Dica 2 — Compartilhe as vulnerabilidades
Sério? Sim!
Se a sua organização parece perfeita, como vai convencer alguém de que precisa de recursos para melhorar?
A transparência sobre fragilidades, quando acompanhada de propostas de solução, é um sinal de maturidade institucional.
Um autodiagnóstico de DI é um ótimo ponto de partida para identificar desafios.
E um plano de desenvolvimento institucional atualizado transforma essa reflexão em ação: é ele que converte uma proposta de fortalecimento interno em uma proposta legítima de captação de recursos.
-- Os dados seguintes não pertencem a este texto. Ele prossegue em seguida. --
<file path="src/rtl/sprite_slot_writer.sv">
// ---------------------------------------------------------------------------
// sprite_slot_writer
//
// Bus initiator for the video-slot write port of one sprite core. It takes
// high-level commands (set position, set ctrl, set bypass, bitmap upload)
// and turns each into single-cycle slot writes. Bitmap pixels arrive on a
// valid/ready stream and are written to consecutive sprite RAM addresses.
//
// Ports:
//   clk, reset           system clock, synchronous active-low reset
//   frame_tick           one-cycle pulse at start of vertical blank
//   cmd_valid/cmd_ready  command handshake; cmd_op selects the operation
//   cmd_x, cmd_y         sprite origin for SET_POS
//   cmd_val              ctrl value (SET_CTRL) / bypass in bit 0 (SET_BYPASS)
//   cmd_base, cmd_len    first RAM address and pixel count for UPLOAD
//   px_valid/px_ready    pixel stream handshake, px_data is the pixel code
//   cs, write, addr,
//   wr_data              registered slot write interface (write == cs)
//   busy                 high whenever the writer is not idle
//   done                 one-cycle pulse when a command completes
// ---------------------------------------------------------------------------
module sprite_slot_writer #(
  parameter int ADDR_WIDTH = 13,
  parameter int SYNC_POS   = 1
) (
  input  logic                  clk,
  input  logic                  reset,
  input  logic                  frame_tick,
  input  logic                  cmd_valid,
  output logic                  cmd_ready,
  input  logic [1:0]            cmd_op,
  input  logic [10:0]           cmd_x,
  input  logic [10:0]           cmd_y,
  input  logic [4:0]            cmd_val,
  input  logic [ADDR_WIDTH-1:0] cmd_base,
  input  logic [ADDR_WIDTH:0]   cmd_len,
  input  logic                  px_valid,
  output logic                  px_ready,
  input  logic [1:0]            px_data,
  output logic                  cs,
  output logic                  write,
  output logic [13:0]           addr,
  output logic [31:0]           wr_data,
  output logic                  busy,
  output logic                  done
);

  localparam logic [2:0] S_IDLE      = 3'd0;
  localparam logic [2:0] S_SYNC_WAIT = 3'd1;
  localparam logic [2:0] S_WR_X      = 3'd2;
  localparam logic [2:0] S_WR_Y      = 3'd3;
  localparam logic [2:0] S_WR_REG    = 3'd4;
  localparam logic [2:0] S_UPLOAD    = 3'd5;
  localparam logic [2:0] S_FIN       = 3'd6;

  localparam logic [1:0] OP_SET_POS    = 2'd0;
  localparam logic [1:0] OP_SET_CTRL   = 2'd1;
  localparam logic [1:0] OP_SET_BYPASS = 2'd2;

  localparam logic [13:0] REG_BYPASS = 14'h2000;
  localparam logic [13:0] REG_X0     = 14'h2001;
  localparam logic [13:0] REG_Y0     = 14'h2002;
  localparam logic [13:0] REG_CTRL   = 14'h2003;

  logic [2:0]            state_q,   state_d;
  logic [10:0]           x_q,       x_d;
  logic [10:0]           y_q,       y_d;
  logic [ADDR_WIDTH-1:0] ptr_q,     ptr_d;
  logic [ADDR_WIDTH:0]   rem_q,     rem_d;
  logic                  cs_q,      cs_d;
  logic [13:0]           addr_q,    addr_d;
  logic [31:0]           wr_data_q, wr_data_d;

  // Handshakes are qualified with reset so nothing is accepted (and no
  // pixel is consumed) in a cycle where reset is being applied.
  assign cmd_ready = reset && (state_q == S_IDLE);
  assign px_ready  = reset && (state_q == S_UPLOAD) && (rem_q != '0);

  assign cs      = cs_q;
  assign write   = cs_q;
  assign addr    = addr_q;
  assign wr_data = wr_data_q;
  assign busy    = (state_q != S_IDLE);
  assign done    = (state_q == S_FIN);

  // Bus registers are loaded on the same edge the FSM enters the state that
  // owns the write, so the write is visible in that state's cycle.
  always_comb begin
    state_d   = state_q;
    x_d       = x_q;
    y_d       = y_q;
    ptr_d     = ptr_q;
    rem_d     = rem_q;
    cs_d      = 1'b0;
    addr_d    = addr_q;
    wr_data_d = wr_data_q;

    case (state_q)
      S_IDLE: begin
        if (cmd_valid && cmd_ready) begin
          case (cmd_op)
            OP_SET_POS: begin
              x_d = cmd_x;
              y_d = cmd_y;
              if (SYNC_POS != 0) begin
                state_d = S_SYNC_WAIT;
              end else begin
                state_d   = S_WR_X;
                cs_d      = 1'b1;
                addr_d    = REG_X0;
                wr_data_d = {21'd0, cmd_x};
              end
            end
            OP_SET_CTRL: begin
              state_d   = S_WR_REG;
              cs_d      = 1'b1;
              addr_d    = REG_CTRL;
              wr_data_d = {27'd0, cmd_val};
            end
            OP_SET_BYPASS: begin
              state_d   = S_WR_REG;
              cs_d      = 1'b1;
              addr_d    = REG_BYPASS;
              wr_data_d = {31'd0, cmd_val[0]};
            end
            default: begin
              ptr_d   = cmd_base;
              rem_d   = cmd_len;
              state_d = (cmd_len == '0) ? S_FIN : S_UPLOAD;
            end
          endcase
        end
      end
      S_SYNC_WAIT: begin
        if (frame_tick) begin
          state_d   = S_WR_X;
          cs_d      = 1'b1;
          addr_d    = REG_X0;
          wr_data_d = {21'd0, x_q};
        end
      end
      S_WR_X: begin
        state_d   = S_WR_Y;
        cs_d      = 1'b1;
        addr_d    = REG_Y0;
        wr_data_d = {21'd0, y_q};
      end
      S_WR_Y:   state_d = S_FIN;
      S_WR_REG: state_d = S_FIN;
      S_UPLOAD: begin
        // Once the count is exhausted the final write is on the bus this
        // cycle, so FIN follows directly.
        if (rem_q == '0) begin
          state_d = S_FIN;
        end else if (px_valid && px_ready) begin
          cs_d                     = 1'b1;
          addr_d                   = '0;
          addr_d[ADDR_WIDTH-1:0]   = ptr_q;
          wr_data_d                = {30'd0, px_data};
          ptr_d                    = ptr_q + 1'b1;  // wraps modulo RAM size
          rem_d                    = rem_q - 1'b1;
        end
      end
      S_FIN:   state_d = S_IDLE;
      default: state_d = S_IDLE;
    endcase
  end

  always_ff @(posedge clk) begin
    if (!reset) begin
      state_q   <= S_IDLE;
      x_q       <= '0;
      y_q       <= '0;
      ptr_q     <= '0;
      rem_q     <= '0;
      cs_q      <= 1'b0;
      addr_q    <= '0;
      wr_data_q <= '0;
    end else begin
      state_q   <= state_d;
      x_q       <= x_d;
      y_q       <= y_d;
      ptr_q     <= ptr_d;
      rem_q     <= rem_d;
      cs_q      <= cs_d;
      addr_q    <= addr_d;
      wr_data_q <= wr_data_d;
    end
  end

endmodule

</file>
<file path="config.mk">
export PLATFORM = sky130hd
export DESIGN_NAME = sprite_slot_writer
export DESIGN_NICKNAME = d
export VERILOG_FILES = /design/src/rtl/sprite_slot_writer.sv
export SDC_FILE = /design/constraint.sdc
export NUM_CORES = 1
export LEC_CHECK = 0
export BUFFER_PORTS_ARGS = -buffer_cell sky130_fd_sc_hd__buf_2
export CAP_MARGIN = 40
export CORE_MARGIN = 4
export CORE_UTILIZATION = 55
export CTS_CLUSTER_SIZE = 12
export DETAILED_ROUTE_END_ITERATION = 8
export PLACE_DENSITY = 0.8
export SETUP_SLACK_MARGIN = 0.02
export SLEW_MARGIN = 20
export SYNTH_ARGS = -nofsm -noshare
export SYNTH_HDL_FRONTEND = slang
export SYNTH_SLANG_ARGS = --single-unit
</file>
<file path="constraint.sdc">
create_clock -name clk -period 4.3 [get_ports clk]
set_input_delay 0.43 -clock clk [delete_from_list [all_inputs] [get_ports clk]]
set_output_delay 0.43 -clock clk [all_outputs]
set_load 0.01 [all_outputs]
</file>
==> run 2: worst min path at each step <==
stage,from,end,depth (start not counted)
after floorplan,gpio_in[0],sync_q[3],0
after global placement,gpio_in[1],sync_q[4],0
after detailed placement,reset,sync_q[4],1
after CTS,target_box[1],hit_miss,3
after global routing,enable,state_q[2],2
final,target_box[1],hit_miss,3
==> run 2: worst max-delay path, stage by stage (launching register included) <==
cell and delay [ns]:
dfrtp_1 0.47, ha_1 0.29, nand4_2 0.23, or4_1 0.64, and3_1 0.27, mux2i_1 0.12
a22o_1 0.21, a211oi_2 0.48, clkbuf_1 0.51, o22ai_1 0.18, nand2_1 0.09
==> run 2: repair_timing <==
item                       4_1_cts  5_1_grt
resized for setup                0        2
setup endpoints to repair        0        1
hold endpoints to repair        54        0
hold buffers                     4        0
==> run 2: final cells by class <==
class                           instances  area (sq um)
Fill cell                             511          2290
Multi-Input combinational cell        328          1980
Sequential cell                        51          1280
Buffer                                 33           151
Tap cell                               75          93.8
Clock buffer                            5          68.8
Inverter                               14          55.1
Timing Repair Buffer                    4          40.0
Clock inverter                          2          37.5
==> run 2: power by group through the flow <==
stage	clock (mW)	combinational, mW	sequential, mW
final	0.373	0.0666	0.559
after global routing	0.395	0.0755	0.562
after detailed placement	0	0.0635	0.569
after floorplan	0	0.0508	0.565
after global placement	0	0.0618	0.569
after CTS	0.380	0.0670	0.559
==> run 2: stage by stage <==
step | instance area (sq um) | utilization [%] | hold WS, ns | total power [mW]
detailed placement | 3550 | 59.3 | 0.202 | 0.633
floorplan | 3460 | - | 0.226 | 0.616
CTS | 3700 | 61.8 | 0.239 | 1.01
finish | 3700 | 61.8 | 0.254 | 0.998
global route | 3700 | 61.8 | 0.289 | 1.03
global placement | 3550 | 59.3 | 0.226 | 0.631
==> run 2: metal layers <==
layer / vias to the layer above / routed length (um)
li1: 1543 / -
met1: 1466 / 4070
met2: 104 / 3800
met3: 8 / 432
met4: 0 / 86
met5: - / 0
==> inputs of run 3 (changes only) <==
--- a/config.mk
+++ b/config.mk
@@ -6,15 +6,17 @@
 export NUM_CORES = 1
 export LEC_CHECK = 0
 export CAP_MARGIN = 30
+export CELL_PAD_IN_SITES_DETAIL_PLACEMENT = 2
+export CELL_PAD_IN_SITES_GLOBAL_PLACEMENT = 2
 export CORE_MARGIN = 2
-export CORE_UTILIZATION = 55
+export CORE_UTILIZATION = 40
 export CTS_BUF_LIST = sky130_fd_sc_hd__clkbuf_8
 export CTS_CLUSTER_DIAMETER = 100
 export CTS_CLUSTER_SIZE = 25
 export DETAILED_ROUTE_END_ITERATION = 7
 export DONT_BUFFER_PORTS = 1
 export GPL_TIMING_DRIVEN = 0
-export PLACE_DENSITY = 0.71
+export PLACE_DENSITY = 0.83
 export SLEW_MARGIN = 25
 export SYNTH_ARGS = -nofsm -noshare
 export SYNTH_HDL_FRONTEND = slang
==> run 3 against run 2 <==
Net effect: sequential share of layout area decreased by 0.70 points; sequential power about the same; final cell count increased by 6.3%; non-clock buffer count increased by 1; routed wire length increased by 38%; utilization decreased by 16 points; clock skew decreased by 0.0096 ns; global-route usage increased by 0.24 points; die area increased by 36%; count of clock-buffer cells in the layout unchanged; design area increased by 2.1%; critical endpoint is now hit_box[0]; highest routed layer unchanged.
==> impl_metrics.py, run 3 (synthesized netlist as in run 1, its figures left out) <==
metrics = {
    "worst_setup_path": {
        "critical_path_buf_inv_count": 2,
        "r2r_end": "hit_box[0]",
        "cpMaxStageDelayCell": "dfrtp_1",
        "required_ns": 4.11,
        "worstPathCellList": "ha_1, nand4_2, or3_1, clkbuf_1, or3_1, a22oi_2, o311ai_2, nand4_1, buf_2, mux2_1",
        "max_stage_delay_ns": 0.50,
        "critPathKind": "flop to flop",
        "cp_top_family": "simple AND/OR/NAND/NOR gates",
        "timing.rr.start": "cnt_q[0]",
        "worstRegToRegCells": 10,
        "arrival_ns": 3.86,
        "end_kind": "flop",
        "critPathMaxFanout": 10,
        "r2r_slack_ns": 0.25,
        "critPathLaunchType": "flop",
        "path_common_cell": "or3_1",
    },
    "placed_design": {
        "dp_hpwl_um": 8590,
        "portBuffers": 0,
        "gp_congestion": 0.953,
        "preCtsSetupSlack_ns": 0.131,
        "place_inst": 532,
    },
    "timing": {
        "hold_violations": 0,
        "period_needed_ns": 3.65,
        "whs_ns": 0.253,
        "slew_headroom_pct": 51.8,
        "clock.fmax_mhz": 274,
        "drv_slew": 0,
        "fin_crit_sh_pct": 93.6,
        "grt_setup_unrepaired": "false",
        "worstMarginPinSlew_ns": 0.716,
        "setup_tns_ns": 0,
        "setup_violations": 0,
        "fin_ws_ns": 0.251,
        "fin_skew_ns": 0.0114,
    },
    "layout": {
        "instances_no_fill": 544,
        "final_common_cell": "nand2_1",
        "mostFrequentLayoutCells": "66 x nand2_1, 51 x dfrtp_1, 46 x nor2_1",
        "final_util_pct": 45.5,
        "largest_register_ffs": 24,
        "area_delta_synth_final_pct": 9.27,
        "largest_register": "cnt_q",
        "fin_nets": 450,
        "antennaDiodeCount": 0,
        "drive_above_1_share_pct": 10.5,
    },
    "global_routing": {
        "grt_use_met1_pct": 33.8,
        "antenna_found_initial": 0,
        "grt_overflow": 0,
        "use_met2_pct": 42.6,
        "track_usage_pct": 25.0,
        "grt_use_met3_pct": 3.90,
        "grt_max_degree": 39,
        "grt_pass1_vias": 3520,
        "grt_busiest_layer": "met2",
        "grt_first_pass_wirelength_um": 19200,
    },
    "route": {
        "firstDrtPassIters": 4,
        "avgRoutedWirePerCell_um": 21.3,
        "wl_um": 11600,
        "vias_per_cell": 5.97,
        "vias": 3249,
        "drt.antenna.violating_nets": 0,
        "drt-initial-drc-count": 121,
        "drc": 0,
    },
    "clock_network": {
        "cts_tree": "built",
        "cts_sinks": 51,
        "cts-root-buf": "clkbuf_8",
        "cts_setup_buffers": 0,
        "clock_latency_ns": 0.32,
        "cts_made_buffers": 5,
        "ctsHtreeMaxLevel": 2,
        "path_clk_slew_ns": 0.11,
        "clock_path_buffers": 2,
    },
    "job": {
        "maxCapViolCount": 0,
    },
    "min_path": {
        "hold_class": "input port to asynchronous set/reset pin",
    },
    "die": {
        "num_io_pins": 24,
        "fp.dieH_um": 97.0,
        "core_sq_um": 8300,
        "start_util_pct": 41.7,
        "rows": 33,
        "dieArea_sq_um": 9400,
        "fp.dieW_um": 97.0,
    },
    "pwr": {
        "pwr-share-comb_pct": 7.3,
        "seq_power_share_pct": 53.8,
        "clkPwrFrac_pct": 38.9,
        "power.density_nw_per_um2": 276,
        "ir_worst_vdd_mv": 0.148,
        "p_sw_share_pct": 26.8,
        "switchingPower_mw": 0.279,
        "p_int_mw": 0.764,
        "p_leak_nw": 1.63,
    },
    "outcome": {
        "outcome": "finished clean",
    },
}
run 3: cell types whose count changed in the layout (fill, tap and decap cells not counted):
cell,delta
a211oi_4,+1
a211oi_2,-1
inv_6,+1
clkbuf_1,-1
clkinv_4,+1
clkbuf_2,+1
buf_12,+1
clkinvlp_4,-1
Dica 3 — A sua organização precisa ter quatro bolsos
Um bom planejamento financeiro institucional se organiza em quatro dimensões:
Custos operacionais recorrentes: precisam estar sempre incluídos na captação por projetos.
Imprevistos: o vazamento, o computador que quebrou, a licença emergencial.
Investimentos: o novo planejamento estratégico, o sistema financeiro, a avaliação de impacto, o reposicionamento de marca.
Fundo de reserva: porque sustentabilidade também exige fôlego financeiro.
Sem essa visão, a organização fica sempre em modo de sobrevivência — e não de fortalecimento.
Dica 4 — Crie uma política de Desenvolvimento Institucional
Se todo recurso captado for sempre destinado apenas a projetos, nunca haverá espaço para investir na estrutura.
E quando tudo é urgente, o DI é o primeiro a ser esquecido.
Lembrar dele só quando não há mais jeito não ajuda ninguém a dormir melhor.
Comece pequeno: defina uma política interna, separe um percentual fixo para o fortalecimento institucional e crie um fundo de reserva, mesmo que simbólico.
Sustentabilidade não se improvisa — se você não começar, ele nunca vai existir.
O fortalecimento institucional não é um luxo.
É o que garante que as organizações possam agir com consistência, cuidar das pessoas e multiplicar seu impacto.
*A opinião dos colunistas não reflete, necessariamente, a opinião do Observatório do Terceiro Setor.